Saved data entries:
━━━

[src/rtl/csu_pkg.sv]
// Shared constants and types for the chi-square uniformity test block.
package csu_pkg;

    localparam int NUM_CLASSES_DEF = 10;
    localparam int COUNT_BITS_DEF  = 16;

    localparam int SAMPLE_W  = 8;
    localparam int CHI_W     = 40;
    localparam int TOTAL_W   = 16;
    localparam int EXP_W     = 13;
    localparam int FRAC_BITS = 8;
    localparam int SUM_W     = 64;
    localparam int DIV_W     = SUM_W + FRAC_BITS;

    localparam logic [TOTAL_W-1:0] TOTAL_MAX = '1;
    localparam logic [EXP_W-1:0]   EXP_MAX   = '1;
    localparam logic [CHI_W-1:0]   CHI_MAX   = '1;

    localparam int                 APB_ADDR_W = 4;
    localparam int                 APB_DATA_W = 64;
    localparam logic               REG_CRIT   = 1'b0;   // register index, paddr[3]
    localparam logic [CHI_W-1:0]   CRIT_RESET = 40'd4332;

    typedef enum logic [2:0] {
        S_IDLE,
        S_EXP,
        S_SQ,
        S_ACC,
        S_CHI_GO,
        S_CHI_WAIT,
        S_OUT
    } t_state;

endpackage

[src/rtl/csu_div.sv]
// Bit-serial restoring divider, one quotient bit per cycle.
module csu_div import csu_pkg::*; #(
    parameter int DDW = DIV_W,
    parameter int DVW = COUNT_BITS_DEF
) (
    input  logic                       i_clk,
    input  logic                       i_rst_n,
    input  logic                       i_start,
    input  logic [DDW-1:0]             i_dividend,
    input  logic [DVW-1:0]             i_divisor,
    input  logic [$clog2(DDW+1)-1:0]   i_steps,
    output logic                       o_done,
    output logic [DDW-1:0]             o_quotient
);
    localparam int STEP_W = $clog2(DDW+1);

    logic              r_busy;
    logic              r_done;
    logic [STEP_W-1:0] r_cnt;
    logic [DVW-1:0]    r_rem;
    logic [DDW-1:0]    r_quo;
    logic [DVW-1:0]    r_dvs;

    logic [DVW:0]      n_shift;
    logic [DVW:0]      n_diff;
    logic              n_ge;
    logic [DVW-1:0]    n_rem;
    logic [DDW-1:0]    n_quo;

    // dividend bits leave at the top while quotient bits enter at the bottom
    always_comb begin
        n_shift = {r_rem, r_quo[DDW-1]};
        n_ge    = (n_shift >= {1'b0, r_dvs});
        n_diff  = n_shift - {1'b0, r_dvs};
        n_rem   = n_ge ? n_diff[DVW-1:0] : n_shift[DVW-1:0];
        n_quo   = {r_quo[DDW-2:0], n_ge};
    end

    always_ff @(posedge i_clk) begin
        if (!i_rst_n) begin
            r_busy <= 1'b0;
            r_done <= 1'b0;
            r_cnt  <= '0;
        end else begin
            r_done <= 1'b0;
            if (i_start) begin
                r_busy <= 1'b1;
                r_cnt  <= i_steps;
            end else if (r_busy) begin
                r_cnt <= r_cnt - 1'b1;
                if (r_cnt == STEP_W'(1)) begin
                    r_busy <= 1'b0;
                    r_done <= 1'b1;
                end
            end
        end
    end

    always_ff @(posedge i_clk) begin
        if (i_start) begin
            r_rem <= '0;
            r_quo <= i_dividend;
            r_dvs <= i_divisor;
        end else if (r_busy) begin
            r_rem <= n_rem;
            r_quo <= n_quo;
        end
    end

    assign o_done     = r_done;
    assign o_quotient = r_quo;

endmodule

━━━

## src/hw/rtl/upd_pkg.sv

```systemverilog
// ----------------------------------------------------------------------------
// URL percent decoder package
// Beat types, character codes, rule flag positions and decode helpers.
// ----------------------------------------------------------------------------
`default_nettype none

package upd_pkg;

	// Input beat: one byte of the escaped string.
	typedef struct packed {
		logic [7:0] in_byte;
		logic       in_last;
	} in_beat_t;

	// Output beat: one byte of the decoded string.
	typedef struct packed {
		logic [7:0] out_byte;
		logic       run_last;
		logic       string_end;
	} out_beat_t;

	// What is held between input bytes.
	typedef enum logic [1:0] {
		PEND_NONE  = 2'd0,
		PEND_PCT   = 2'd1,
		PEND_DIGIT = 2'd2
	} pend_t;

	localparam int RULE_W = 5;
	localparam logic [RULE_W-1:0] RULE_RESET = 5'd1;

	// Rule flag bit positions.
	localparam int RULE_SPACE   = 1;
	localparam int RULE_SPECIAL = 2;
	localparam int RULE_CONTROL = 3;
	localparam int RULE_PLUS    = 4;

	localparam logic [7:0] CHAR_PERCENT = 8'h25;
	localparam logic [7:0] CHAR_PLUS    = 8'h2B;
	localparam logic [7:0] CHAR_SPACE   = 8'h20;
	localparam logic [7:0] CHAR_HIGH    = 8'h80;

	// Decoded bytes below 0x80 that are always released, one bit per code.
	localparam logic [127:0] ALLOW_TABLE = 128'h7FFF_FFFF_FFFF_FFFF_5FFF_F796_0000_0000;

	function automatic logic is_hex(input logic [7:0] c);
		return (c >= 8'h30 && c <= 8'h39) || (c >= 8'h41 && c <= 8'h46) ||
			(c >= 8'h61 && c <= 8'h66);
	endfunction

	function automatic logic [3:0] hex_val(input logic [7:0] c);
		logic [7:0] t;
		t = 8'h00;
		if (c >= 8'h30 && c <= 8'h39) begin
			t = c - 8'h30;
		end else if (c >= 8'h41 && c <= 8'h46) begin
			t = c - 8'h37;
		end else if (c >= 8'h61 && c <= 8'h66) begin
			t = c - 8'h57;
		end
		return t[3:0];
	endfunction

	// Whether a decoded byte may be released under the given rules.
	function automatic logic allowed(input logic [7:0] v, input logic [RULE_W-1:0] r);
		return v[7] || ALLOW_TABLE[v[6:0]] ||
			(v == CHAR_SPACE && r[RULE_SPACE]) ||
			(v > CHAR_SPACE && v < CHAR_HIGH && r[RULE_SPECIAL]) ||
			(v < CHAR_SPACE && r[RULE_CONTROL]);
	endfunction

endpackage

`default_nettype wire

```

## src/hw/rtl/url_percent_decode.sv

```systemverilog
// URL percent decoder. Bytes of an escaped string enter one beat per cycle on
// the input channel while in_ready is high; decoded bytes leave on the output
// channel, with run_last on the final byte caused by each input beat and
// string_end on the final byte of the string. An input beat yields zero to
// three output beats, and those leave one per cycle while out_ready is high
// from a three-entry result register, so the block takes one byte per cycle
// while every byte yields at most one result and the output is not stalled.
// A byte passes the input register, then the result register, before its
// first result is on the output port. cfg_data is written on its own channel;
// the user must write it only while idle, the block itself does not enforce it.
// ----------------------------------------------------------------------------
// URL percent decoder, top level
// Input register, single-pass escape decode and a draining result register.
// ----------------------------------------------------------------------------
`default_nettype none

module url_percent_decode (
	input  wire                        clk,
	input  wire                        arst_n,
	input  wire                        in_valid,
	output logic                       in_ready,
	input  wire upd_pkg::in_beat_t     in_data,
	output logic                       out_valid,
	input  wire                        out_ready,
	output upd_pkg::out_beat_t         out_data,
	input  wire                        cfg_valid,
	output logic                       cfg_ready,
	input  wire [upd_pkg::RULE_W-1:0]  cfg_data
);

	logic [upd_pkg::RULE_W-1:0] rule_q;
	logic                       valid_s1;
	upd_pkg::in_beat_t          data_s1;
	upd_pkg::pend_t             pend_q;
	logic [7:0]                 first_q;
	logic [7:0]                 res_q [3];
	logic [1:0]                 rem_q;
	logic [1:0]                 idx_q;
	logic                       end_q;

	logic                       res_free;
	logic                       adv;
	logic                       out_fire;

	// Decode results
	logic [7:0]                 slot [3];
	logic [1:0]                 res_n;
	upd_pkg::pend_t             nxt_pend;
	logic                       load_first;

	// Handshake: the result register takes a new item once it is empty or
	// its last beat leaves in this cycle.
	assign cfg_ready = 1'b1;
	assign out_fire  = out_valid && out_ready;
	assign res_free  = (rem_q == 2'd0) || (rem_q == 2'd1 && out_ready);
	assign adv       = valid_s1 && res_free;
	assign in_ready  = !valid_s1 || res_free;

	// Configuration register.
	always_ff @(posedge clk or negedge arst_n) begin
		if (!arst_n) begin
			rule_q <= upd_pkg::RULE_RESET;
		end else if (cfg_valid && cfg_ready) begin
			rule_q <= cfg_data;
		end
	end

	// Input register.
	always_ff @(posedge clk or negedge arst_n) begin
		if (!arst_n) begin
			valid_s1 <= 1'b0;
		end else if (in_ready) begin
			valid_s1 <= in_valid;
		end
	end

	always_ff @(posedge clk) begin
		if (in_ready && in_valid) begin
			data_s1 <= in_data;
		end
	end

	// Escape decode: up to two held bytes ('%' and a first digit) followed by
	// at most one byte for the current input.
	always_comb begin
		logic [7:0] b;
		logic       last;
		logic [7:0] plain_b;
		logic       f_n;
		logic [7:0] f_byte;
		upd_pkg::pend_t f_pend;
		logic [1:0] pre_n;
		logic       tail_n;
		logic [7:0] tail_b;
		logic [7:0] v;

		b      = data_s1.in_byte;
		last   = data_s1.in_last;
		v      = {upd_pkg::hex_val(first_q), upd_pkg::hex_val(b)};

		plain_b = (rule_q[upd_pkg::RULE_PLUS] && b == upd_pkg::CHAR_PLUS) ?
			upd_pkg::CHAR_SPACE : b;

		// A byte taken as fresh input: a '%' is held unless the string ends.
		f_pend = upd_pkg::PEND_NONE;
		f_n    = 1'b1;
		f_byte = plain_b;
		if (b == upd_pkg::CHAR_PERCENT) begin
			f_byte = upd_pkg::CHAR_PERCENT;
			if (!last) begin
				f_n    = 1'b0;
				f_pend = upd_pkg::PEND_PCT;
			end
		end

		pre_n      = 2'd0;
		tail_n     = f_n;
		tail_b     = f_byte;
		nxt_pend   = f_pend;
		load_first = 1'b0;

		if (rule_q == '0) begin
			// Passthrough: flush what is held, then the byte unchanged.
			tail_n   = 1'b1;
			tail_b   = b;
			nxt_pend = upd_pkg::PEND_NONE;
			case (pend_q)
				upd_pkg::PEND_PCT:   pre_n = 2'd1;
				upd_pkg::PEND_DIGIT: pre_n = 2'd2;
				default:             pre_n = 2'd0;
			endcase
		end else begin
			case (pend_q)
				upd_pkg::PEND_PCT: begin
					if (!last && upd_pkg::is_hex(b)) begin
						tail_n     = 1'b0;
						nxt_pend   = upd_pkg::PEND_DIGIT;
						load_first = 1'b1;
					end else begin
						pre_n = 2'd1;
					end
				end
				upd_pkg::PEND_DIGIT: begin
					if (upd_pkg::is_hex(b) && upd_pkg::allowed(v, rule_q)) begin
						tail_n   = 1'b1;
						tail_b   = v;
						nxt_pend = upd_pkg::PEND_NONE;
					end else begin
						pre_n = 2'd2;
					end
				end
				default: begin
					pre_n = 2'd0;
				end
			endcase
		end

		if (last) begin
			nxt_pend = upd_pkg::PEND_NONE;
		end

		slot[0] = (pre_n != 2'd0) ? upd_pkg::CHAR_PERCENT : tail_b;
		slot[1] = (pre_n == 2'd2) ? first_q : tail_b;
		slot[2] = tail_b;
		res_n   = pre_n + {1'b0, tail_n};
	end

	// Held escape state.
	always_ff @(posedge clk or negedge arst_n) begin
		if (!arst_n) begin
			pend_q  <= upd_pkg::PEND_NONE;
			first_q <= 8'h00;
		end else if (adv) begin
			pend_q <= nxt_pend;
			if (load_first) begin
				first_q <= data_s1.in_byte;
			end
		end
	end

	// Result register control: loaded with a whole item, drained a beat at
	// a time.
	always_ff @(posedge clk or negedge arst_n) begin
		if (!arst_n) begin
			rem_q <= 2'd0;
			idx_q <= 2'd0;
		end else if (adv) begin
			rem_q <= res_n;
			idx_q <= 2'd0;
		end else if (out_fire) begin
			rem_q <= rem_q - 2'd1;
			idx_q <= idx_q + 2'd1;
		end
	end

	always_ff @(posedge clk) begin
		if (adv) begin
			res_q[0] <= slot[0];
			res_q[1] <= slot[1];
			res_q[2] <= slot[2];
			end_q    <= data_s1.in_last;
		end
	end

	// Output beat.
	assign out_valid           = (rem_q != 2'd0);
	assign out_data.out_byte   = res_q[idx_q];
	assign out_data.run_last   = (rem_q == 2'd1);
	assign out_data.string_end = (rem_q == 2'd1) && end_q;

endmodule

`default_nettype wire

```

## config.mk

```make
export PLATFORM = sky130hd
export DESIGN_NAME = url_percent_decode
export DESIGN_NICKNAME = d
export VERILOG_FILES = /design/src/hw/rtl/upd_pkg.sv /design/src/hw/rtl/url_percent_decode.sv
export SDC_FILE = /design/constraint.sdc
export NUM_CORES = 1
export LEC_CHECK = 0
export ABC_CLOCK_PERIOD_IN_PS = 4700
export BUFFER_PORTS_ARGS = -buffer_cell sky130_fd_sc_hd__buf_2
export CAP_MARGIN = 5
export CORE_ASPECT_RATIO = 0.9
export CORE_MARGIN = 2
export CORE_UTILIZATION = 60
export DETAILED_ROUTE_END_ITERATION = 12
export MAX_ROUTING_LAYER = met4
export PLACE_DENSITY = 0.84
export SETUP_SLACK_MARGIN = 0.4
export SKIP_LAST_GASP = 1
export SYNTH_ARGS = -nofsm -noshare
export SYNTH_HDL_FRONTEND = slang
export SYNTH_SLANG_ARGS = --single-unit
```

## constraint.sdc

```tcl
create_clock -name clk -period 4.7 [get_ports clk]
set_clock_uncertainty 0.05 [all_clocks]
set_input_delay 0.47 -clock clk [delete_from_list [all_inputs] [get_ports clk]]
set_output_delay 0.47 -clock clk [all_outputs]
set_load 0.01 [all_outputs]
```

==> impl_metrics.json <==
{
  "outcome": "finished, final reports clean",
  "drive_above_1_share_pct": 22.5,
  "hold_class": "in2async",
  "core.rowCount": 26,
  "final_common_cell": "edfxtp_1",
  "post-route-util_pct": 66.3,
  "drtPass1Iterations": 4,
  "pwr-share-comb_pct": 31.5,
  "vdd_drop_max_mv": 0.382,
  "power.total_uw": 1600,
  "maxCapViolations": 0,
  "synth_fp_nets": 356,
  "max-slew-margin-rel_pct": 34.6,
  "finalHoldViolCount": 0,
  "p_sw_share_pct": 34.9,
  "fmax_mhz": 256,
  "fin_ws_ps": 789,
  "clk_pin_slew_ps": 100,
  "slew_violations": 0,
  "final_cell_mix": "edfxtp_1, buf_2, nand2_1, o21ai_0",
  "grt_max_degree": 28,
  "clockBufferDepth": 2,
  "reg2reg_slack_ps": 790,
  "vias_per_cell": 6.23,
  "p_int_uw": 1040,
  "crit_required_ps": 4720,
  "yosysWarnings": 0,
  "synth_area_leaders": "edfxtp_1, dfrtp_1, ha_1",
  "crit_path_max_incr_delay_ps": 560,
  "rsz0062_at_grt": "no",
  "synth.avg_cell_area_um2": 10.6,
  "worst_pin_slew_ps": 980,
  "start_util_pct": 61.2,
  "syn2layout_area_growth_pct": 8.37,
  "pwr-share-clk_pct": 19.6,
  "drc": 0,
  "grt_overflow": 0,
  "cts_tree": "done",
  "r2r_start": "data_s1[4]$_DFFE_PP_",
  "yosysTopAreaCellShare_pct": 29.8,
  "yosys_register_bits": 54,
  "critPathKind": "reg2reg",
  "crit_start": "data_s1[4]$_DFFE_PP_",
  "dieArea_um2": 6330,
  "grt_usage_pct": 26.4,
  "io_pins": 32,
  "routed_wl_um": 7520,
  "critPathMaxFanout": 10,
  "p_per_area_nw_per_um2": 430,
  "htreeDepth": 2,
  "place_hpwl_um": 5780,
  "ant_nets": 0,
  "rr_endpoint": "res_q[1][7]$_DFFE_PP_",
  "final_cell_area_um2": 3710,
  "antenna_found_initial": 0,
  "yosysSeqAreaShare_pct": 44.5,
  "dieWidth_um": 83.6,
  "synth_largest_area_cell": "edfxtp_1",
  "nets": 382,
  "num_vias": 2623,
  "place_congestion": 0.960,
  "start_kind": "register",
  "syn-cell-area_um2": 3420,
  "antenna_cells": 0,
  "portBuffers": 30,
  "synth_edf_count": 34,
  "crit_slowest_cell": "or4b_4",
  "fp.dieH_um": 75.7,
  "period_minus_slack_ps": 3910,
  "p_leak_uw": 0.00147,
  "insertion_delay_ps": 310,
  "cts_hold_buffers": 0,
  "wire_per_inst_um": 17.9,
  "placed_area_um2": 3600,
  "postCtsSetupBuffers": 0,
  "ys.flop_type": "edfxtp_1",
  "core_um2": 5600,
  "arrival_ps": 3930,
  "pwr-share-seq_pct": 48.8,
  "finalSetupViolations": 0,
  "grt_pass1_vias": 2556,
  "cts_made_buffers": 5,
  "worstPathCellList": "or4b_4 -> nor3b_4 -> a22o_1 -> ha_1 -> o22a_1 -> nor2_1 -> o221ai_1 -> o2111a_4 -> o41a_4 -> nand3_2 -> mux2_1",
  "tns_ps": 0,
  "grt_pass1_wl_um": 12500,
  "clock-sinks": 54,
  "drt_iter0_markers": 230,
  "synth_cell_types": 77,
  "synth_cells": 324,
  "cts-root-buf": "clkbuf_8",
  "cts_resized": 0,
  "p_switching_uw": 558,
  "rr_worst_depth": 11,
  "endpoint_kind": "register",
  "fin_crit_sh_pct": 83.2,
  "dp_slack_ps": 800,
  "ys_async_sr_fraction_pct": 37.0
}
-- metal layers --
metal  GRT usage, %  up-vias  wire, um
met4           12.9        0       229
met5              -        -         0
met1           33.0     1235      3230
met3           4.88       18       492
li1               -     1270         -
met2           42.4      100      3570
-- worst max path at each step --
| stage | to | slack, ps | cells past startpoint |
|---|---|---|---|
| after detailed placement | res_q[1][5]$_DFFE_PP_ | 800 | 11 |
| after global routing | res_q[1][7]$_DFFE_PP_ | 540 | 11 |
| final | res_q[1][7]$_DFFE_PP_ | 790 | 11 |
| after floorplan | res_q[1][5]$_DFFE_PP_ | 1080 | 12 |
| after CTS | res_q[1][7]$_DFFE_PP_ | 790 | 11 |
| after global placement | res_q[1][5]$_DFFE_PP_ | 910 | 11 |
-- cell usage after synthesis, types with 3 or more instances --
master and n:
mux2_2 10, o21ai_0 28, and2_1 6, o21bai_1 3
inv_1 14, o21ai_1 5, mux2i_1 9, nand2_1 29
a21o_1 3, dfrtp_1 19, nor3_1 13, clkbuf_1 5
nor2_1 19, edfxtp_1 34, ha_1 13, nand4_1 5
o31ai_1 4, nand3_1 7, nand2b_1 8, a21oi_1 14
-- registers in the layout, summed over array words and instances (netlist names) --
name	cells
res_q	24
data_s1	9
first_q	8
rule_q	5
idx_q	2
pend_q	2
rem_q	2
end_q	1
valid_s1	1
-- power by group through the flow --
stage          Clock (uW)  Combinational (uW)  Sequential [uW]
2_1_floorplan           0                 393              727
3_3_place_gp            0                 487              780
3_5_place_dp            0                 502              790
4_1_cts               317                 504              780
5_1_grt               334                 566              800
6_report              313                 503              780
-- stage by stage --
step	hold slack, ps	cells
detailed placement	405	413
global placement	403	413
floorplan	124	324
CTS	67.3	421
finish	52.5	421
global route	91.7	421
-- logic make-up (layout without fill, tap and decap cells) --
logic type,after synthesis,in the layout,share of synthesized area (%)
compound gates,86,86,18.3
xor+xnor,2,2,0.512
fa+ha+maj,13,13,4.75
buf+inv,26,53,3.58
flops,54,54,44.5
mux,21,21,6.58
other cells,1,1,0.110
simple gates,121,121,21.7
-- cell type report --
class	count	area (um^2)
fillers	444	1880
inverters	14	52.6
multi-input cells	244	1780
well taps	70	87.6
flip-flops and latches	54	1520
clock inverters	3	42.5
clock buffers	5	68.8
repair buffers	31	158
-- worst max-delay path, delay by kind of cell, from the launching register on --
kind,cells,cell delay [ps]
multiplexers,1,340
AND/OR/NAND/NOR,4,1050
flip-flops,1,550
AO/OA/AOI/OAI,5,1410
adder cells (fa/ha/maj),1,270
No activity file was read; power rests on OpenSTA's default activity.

━━━

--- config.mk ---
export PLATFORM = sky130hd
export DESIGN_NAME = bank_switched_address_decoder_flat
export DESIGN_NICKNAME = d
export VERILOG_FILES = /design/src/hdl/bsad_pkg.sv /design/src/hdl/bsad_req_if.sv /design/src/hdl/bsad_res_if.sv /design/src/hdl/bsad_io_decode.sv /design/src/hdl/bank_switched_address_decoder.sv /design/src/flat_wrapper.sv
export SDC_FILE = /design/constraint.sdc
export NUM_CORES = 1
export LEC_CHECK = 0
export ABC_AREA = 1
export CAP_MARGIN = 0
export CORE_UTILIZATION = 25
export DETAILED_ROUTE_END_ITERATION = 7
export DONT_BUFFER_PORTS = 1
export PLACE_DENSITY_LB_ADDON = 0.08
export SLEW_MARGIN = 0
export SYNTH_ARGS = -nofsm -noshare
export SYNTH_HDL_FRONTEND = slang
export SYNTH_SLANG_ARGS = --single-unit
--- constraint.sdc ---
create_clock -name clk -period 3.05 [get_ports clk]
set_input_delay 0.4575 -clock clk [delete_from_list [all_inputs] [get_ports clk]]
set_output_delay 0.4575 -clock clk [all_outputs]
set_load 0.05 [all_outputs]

━━━

■ **Requirement**:
Copy, exactly and only, the lines above that begin with the one containing "AND/OR/NAND/NOR,4,1050" and finish with the one containing "No activity file".

■ **Result of the task**:
AND/OR/NAND/NOR,4,1050
flip-flops,1,550
AO/OA/AOI/OAI,5,1410
adder cells (fa/ha/maj),1,270
No activity file was read; power rests on OpenSTA's default activity.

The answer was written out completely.